Phrasing the problem of picking up an apple using words such as “detect,” “move,” and “grasp” immediately reveals key questions in need of answers: What hardware is being used to do the detection? What are its known failures? What algorithms are being used? Instead, these problems can be addressed in a two-pronged approach: 1) Provide detailed specifications that clearly delineate (in lay terms) the underlying computer representations along with known failure cases and assumptions. 2) Select language terms that are mechanistic, not human-centric, and be very pedantic in describing system functionality. Explicitly defining nouns, adjectives, and verbs using their digital representation would greatly reduce the tendency of operators to assume that the software has their “human” internal representation of those terms. The spec sheet summaries of known failure cases would also improve the operator’s ability to reason about when and why the system might fail in its task. Using pedantic, mechanistic language can reinforce that these systems are not using (implied) human skill sets to do their tasks. On the procurement side—and working with developers to design testing and evaluation procedures—these detailed specifications plus pedantic language can help to uncover hidden assumptions and identify where (and how much) specific testing is required. This can be at the data set/sensor level (e.g., have you tested for low-light conditions?) or at a higher level (e.g., how do you know that the robot successfully picked up the apple?)

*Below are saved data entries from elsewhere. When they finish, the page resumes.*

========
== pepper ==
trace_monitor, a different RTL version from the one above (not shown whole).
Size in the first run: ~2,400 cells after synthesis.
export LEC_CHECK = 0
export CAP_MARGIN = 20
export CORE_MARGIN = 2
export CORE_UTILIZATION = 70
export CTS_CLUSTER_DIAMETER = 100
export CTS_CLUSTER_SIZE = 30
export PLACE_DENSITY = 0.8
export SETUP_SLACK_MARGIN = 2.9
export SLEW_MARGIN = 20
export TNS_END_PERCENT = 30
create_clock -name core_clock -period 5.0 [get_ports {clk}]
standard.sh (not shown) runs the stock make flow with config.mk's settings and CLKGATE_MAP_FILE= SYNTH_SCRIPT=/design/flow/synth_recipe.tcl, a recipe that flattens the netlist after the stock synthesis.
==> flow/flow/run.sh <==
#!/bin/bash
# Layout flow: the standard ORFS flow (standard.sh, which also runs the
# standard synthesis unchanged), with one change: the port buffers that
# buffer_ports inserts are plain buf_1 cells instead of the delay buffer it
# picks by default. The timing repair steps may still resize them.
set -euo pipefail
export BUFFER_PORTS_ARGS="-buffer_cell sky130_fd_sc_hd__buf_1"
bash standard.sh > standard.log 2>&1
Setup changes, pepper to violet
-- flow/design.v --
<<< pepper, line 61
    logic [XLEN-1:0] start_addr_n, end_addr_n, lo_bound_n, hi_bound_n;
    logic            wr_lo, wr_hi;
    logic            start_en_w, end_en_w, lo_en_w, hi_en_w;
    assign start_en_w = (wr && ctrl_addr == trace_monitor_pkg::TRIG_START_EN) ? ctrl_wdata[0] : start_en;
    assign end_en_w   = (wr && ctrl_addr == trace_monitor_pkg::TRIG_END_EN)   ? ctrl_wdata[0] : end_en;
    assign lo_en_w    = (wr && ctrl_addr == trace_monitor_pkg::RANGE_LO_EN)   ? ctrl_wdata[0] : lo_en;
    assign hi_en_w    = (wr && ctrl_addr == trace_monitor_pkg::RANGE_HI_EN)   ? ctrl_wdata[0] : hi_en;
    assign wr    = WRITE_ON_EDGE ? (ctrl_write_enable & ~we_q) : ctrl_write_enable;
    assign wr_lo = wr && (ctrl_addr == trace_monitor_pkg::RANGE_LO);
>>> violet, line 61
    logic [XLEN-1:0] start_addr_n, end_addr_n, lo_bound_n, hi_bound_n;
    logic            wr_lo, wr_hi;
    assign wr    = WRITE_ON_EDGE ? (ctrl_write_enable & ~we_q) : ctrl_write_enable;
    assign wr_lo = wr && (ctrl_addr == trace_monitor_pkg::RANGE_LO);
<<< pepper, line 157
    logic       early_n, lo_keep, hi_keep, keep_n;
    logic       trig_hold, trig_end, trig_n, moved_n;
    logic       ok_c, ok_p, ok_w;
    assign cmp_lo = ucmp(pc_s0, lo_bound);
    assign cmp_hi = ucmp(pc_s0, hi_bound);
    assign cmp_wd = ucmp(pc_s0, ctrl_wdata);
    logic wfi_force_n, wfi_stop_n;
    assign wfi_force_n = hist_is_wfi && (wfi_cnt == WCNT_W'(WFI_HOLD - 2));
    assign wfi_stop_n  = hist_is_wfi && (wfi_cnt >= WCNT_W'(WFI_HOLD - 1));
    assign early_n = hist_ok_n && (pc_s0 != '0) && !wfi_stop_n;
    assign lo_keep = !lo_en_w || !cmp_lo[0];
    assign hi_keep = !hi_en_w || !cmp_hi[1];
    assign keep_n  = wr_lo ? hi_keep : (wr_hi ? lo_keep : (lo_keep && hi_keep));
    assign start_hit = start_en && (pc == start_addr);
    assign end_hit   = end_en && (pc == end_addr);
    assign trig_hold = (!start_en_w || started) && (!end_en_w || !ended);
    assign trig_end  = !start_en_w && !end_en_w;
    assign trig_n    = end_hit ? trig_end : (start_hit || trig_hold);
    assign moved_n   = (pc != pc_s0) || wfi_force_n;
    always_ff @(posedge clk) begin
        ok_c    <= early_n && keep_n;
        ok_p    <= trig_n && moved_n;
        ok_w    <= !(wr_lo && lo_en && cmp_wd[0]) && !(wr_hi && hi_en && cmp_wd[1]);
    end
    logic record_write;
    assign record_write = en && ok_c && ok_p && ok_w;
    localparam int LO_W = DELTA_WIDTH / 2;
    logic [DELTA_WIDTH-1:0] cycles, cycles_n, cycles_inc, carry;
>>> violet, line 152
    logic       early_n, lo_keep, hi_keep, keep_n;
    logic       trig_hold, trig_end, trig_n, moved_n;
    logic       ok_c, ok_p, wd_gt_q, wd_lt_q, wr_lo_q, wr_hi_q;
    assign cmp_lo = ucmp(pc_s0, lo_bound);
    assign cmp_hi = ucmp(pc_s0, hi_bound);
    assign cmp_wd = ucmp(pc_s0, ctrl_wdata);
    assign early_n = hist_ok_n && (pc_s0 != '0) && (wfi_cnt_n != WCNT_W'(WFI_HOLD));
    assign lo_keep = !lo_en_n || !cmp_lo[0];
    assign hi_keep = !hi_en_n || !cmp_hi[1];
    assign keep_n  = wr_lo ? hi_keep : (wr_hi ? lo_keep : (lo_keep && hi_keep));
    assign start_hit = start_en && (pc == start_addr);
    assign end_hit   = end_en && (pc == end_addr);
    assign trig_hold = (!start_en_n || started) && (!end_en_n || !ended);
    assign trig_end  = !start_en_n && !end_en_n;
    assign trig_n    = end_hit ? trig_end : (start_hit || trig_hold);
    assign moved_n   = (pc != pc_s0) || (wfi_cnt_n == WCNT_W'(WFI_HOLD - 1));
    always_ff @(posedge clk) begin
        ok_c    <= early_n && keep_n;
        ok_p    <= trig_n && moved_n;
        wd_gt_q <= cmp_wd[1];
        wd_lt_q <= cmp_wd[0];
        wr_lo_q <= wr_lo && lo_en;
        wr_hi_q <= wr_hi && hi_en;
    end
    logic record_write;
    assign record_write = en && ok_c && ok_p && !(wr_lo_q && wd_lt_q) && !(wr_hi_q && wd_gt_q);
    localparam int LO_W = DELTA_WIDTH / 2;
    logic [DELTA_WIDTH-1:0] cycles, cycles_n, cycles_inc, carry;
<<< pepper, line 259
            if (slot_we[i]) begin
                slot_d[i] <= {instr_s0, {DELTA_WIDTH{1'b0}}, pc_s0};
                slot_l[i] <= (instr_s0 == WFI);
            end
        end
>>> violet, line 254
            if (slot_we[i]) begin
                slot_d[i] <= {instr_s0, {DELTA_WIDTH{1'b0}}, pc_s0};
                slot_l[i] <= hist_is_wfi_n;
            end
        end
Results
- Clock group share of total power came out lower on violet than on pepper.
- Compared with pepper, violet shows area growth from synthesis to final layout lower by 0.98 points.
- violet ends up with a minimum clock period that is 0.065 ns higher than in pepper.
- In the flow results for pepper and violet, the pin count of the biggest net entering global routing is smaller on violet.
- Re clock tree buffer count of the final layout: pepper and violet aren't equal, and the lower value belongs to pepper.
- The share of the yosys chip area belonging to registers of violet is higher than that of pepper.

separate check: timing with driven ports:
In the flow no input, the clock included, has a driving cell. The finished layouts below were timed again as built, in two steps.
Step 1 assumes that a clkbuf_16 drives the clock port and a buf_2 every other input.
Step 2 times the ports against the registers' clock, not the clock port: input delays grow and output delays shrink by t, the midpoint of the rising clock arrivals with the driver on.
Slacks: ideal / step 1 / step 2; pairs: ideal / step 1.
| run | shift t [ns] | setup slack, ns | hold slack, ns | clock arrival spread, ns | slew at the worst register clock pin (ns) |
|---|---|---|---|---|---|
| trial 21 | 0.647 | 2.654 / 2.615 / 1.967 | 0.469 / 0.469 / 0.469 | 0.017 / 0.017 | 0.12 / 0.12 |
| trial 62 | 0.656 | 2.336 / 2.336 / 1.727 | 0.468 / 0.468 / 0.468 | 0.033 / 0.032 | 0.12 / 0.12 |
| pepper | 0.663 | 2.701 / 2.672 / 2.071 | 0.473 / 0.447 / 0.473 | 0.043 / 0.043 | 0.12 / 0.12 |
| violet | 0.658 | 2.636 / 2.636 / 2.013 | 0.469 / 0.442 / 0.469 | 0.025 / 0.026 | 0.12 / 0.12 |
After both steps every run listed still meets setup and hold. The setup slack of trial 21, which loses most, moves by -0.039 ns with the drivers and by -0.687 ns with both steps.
What follows belongs to an exercise in optimizing a design on an open flow for small area, a short achievable clock period and few clock cycles per item; a production flow would make more cautious choices. The RTL was checked by simulation tests, not by an equivalence proof against the original design.

==> design/flow/design.v <==
package md5_block_engine_pkg;
  localparam logic [31:0] IV_H0 = 32'h67452301;
  localparam logic [31:0] IV_H1 = 32'hefcdab89;
  localparam logic [31:0] IV_H2 = 32'h98badcfe;
  localparam logic [31:0] IV_H3 = 32'h10325476;
endpackage
module md5_block_engine_step (
  input  logic [31:0] q,
  input  logic [31:0] u,
  input  logic [31:0] v,
  input  logic [31:0] b,
  input  logic [3:0]  rlo,
  input  logic [4:0]  rhi,
  output logic [31:0] b_new
);
  logic [31:0] f, p, g, cy, sum, rot1, rot;
  assign f = (b & u) | (~b & v);
  assign p = q ^ f;
  assign g = q & f;
  md5_block_engine_pfx u_pfx (.p(q | f), .g(g), .c(cy));
  assign sum = p ^ {cy[30:0], 1'b0};
  assign rot1 = ({32{rlo[0]}} & sum)
              | ({32{rlo[1]}} & {sum[30:0], sum[31]})
              | ({32{rlo[2]}} & {sum[29:0], sum[31:30]})
              | ({32{rlo[3]}} & {sum[28:0], sum[31:29]});
  assign rot  = ({32{rhi[0]}} & {rot1[27:0], rot1[31:28]})
              | ({32{rhi[1]}} & {rot1[23:0], rot1[31:24]})
              | ({32{rhi[2]}} & {rot1[19:0], rot1[31:20]})
              | ({32{rhi[3]}} & {rot1[15:0], rot1[31:16]})
              | ({32{rhi[4]}} & {rot1[11:0], rot1[31:12]});
  md5_block_engine_add_ks u_add_b (.a(b), .b(rot), .s(b_new));
endmodule
From an optimization exercise on the open Yosys and OpenROAD flow, aimed at small area, a short achievable clock period and few clock cycles per item; shortcuts taken in it are not production practice. RTL that was checked went through simulation tests only; none was proved equivalent to the original.

the reference run:
==> flow/design.v (excerpt) <==
module alu_mc (
    input  logic        clk,
    input  logic        reset,
    input  logic        start,
    input  logic        i,
    input  logic [31:0] SrcA,
    input  logic [31:0] SrcB,
    input  logic [3:0]  af,
    output logic        busy,
    output logic        done,
    output logic [31:0] Alures,
    output logic        Zero,
    output logic        Neg,
    output logic        ovfalu
);
Settings: LEC_CHECK=0, ABC_AREA=1, CAP_MARGIN=40, CORE_MARGIN=2, CORE_UTILIZATION=45, SETUP_SLACK_MARGIN=1.0, SLEW_MARGIN=20; clock period 7.5 ns.
run.sh (not shown) runs the stock make flow with config.mk's settings and CLKGATE_MAP_FILE= SYNTH_SCRIPT=/design/flow/synth_recipe.tcl, a recipe that flattens the netlist after the stock synthesis.
Both conditions hold for the reference run: the flow ran to the end and the final layout passed the timing, design-rule and antenna checks.
Testbench counts of the reference run, summed over its fixed seeds: cycles 30,282, items 16,000.
For the trial run, these inputs were changed with respect to the reference run:
# the reference run
export LEC_CHECK = 0
export ABC_AREA = 1
export CAP_MARGIN = 40
export CORE_MARGIN = 2
export CORE_UTILIZATION = 45
export SETUP_SLACK_MARGIN = 1.0
export SLEW_MARGIN = 20
create_clock -name core_clock -period 7.5 [get_ports {clk}]
# the trial run
export LEC_CHECK = 0
export ABC_AREA = 1
export CAP_MARGIN = 40
export CORE_MARGIN = 2
export CORE_UTILIZATION = 50
export SETUP_SLACK_MARGIN = 1.3
export SLEW_MARGIN = 20
create_clock -name core_clock -period 7.5 [get_ports {clk}]
==> notes.md <==
- The trial run closes out successfully: all stages finished, all timing, DRC and antenna checks passed.
- Per the comparison of the trial run with the reference run, detailed-routed wire length on met3 picked up an extra about 20%; final worst hold slack neither gained nor lost much; final non-filler cell area picked up an extra 580 sq um; area added between synthesis and finish picked up an extra 1.6 points.
- Delta (the trial run minus the reference run): fraction of layout instances using a drive strength above 1 now larger, layout inverter count without the clock tree comparable.


alu_mc again, from the RTL that the note above started with.
Settings: LEC_CHECK=0, ABC_AREA=1, CAP_MARGIN=40, CORE_MARGIN=2, CORE_UTILIZATION=45, SETUP_SLACK_MARGIN=1.8, SLEW_MARGIN=20; clock period 7.5 ns.
Testbench counts at the start, summed over its fixed seeds: cycles 30,282, items 16,000.
==> next run, changes <==
CORE_UTILIZATION = 55   (was 45)
TNS_END_PERCENT = 5   (was unset)
After rerunning:
- The changed run finished clean
- design area drops by 1.9%
- setup slack gets worse by 0.097 ns
- core utilization climbs by 11 points
==> next run, changes <==
CORE_UTILIZATION = 45   (was 55)
SETUP_SLACK_MARGIN = unset   (was 1.8)
TNS_END_PERCENT = unset   (was 5)
Die area rises by about a fifth; routed wire length rises by a few percent; clock skew falls by 0.0036 ns; register-to-register slack is worse by 1.0 ns; worst setup slack is worse by 1.1 ns.
==> next run, changes <==
SETUP_SLACK_MARGIN = 1.8   (was unset)
TNS_END_PERCENT = 5   (was unset)
=> The new run produced a clean layout; routed wire length is higher by a few percent; die area is unchanged; setup slack is better by 1.3 ns; design area came out higher by roughly a tenth; cell count rose by a few percent; worst hold slack improved by 0.0043 ns; utilization goes up by 5.1 points; global-route usage increases by 0.86 points.


v6:
alu_mc, a different RTL version from the one above (not shown whole).
Size: ~6,000 cells after synthesis, about 150 flip-flops, about 110 I/O pins, roughly 35,000 um^2 of cells after synthesis.
// alu_mc
module alu_mc (
    input  logic        clk,
    input  logic        reset,
    input  logic        start,
    input  logic        i,
    input  logic [31:0] SrcA,
    input  logic [31:0] SrcB,
    input  logic [3:0]  af,
    output logic        busy,
    output logic        done,
    output logic [31:0] Alures,
    output logic        Zero,
    output logic        Neg,
    output logic        ovfalu
);
==> flow/config.mk <==
export PLATFORM = sky130hd
export DESIGN_NAME = alu_mc
export DESIGN_NICKNAME = alu_mc
export VERILOG_FILES = /design/flow/design.v
export SDC_FILE = /design/flow/constraint.sdc
export NUM_CORES = 4
export LEC_CHECK = 0
export ABC_AREA = 1
export CAP_MARGIN = 40
export CORE_MARGIN = 2
export CORE_UTILIZATION = 45
export SETUP_SLACK_MARGIN = 1.4
export SLEW_MARGIN = 20
export TNS_END_PERCENT = 5
==> flow/constraint.sdc <==
create_clock -name core_clock -period 7.5 [get_ports {clk}]
set_input_delay 1.5000 -clock core_clock [delete_from_list [all_inputs] [get_ports {clk}]]
set_output_delay 1.5000 -clock core_clock [all_outputs]
set_load 0.01 [all_outputs]
Testbench counts of v6, summed over its fixed seeds: cycles 30,282, items 16,000.
The following lists how v7 was set up differently from v6:
- SETUP_SLACK_MARGIN: 1.4 -> 1.8
## What came out
From v6 to v7 the numbers moved as follows: required arrival time at the worst endpoint higher, final routed wirelength across all metal layers now sits higher.
Relative to v6, number of diodes added for antenna fixing increased by 2 in v7.
Side by side, layout cell share with drive strength beyond 1 turned out higher in v7 than in v6.
v6 ended up with clkdlybuf4s50_1 as its worst-path cell with the longest stage delay; v7 ended up with or2_2.
The run showing the smaller via count is v6.
Comparing v7 and v6, the lower share of the clock period used by the worst path after layout was measured on v7.
v7 vs v6 — number of DRC violations after detailed-routing iteration 0 climbed by a few percent
v6 → v7: cell area after layout now larger.


== the baseline ==
Another version of the RTL of alu_mc (not shown whole).
For scale: about 150 flip-flops, roughly 110 I/O pins, roughly 35000 µm² of cells after synthesis.
==> flow/design.v (excerpt) <==
module alu_mc (
    input  logic        clk,
    input  logic        reset,
    input  logic        start,
    input  logic        i,
    input  logic [31:0] SrcA,
    input  logic [31:0] SrcB,
    input  logic [3:0]  af,
    output logic        busy,
    output logic        done,
    output logic [31:0] Alures,
    output logic        Zero,
    output logic        Neg,
    output logic        ovfalu
);
==> flow/config.mk <==
export PLATFORM = sky130hd
export DESIGN_NAME = alu_mc
export DESIGN_NICKNAME = alu_mc
export VERILOG_FILES = /design/flow/design.v
export SDC_FILE = /design/flow/constraint.sdc
export NUM_CORES = 4
export LEC_CHECK = 0
export CAP_MARGIN = 20
export CORE_MARGIN = 2
export CORE_UTILIZATION = 40
export SLEW_MARGIN = 20
==> flow/constraint.sdc <==
create_clock -name core_clock -period 7.5 [get_ports {clk}]
set_input_delay 1.5000 -clock core_clock [delete_from_list [all_inputs] [get_ports {clk}]]
set_output_delay 1.5000 -clock core_clock [all_outputs]
set_load 0.01 [all_outputs]
The baseline: no failed stages, no open violations at the end
What the candidate does differently from the baseline at the input level:
diff --git a/flow/config.mk b/flow/config.mk
--- a/flow/config.mk
+++ b/flow/config.mk
@@ -7,0 +8 @@
+export ABC_CLOCK_PERIOD_IN_PS = 4500
@@ -10 +11,2 @@
-export CORE_UTILIZATION = 40
+export CORE_UTILIZATION = 60
+export SETUP_SLACK_MARGIN = 2.5
### Flow results
The baseline and the candidate: one clean run, the baseline; the rest did not finish clean. The candidate against the baseline: cell row count decreased by 20 relative to the old numbers, depth of the CTS H-tree closely matched the old numbers, number of buffers inserted to repair setup after CTS increased by 265 relative to the old numbers, post-synthesis instance total closely matched the old numbers. Going from the baseline to the candidate, the routability congestion estimate was found to have gone up by 0.079.
Function was not checked in any run of this note: the RTL went through the layout flow alone.

[what the ideal ports hide]
In the flow no input, the clock included, has a driving cell. The finished layouts below were timed again as built, in two steps. Step 1 sets driving cells, clkbuf_16 on the clock port and buf_2 on the other inputs (assumed; they add their load-dependent delay and slew). Step 2 moves the port delays by t, midway between the first and last clock arrival at a register: inputs arrive t later, outputs are due t later. That takes back most of the time a late clock gives input paths. Three values: ideal ports, drivers, drivers and shift; two values: the first two.
run | t (ns) | slack for setup (ns) | clock arrival spread, ns
the reference run | 0.526 | 1.184 / 1.184 / 0.736 | 0.016 / 0.017
the trial run | 0.526 | 1.344 / 1.344 / 0.974 | 0.009 / 0.009
the first run of note 2 | 0.526 | 1.721 / 1.737 / 1.211 | 0.014 / 0.014
the second run of note 2 | 0.504 | 1.624 / 1.624 / 1.139 | 0.020 / 0.021
the third run of note 2 | 0.524 | 0.485 / 0.525 / 0.001 | 0.016 / 0.017
the fourth run of note 2 | 0.528 | 1.794 / 1.764 / 1.236 | 0.019 / 0.019
v6 | 0.510 | 1.442 / 1.445 / 0.966 | 0.019 / 0.019
v7 | 0.514 | 1.668 / 1.701 / 1.186 | 0.020 / 0.021
the baseline | 0.553 | 0.302 / 0.302 / 0.010 | 0.021 / 0.021
After both steps setup and hold are still met in every run listed. For the fourth run of note 2, which loses most, drivers alone change the setup slack by -0.030 ns; drivers and shift together by -0.558 ns.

Critics might call this a “simple” example, and wonder where the AI is. In reality, this is one of the hardest things for a robot system to do (it’s just easy for us), and AI is embedded throughout—from the machine learning software that detects the apple to the path planning that gets the gripper to the apple. There is no “black box” AI that will just “do” what you want. Rather, every complex system is built from smaller components that can each be broadly characterized, tested, and evaluated. Correct use of mechanistic, pedantic language is a powerful tool to reveal those components and correctly bracket their capabilities.
Cindy M. Grimm is a professor in the School of Mechanical, Industrial, and Manufacturing Engineering at Oregon State University.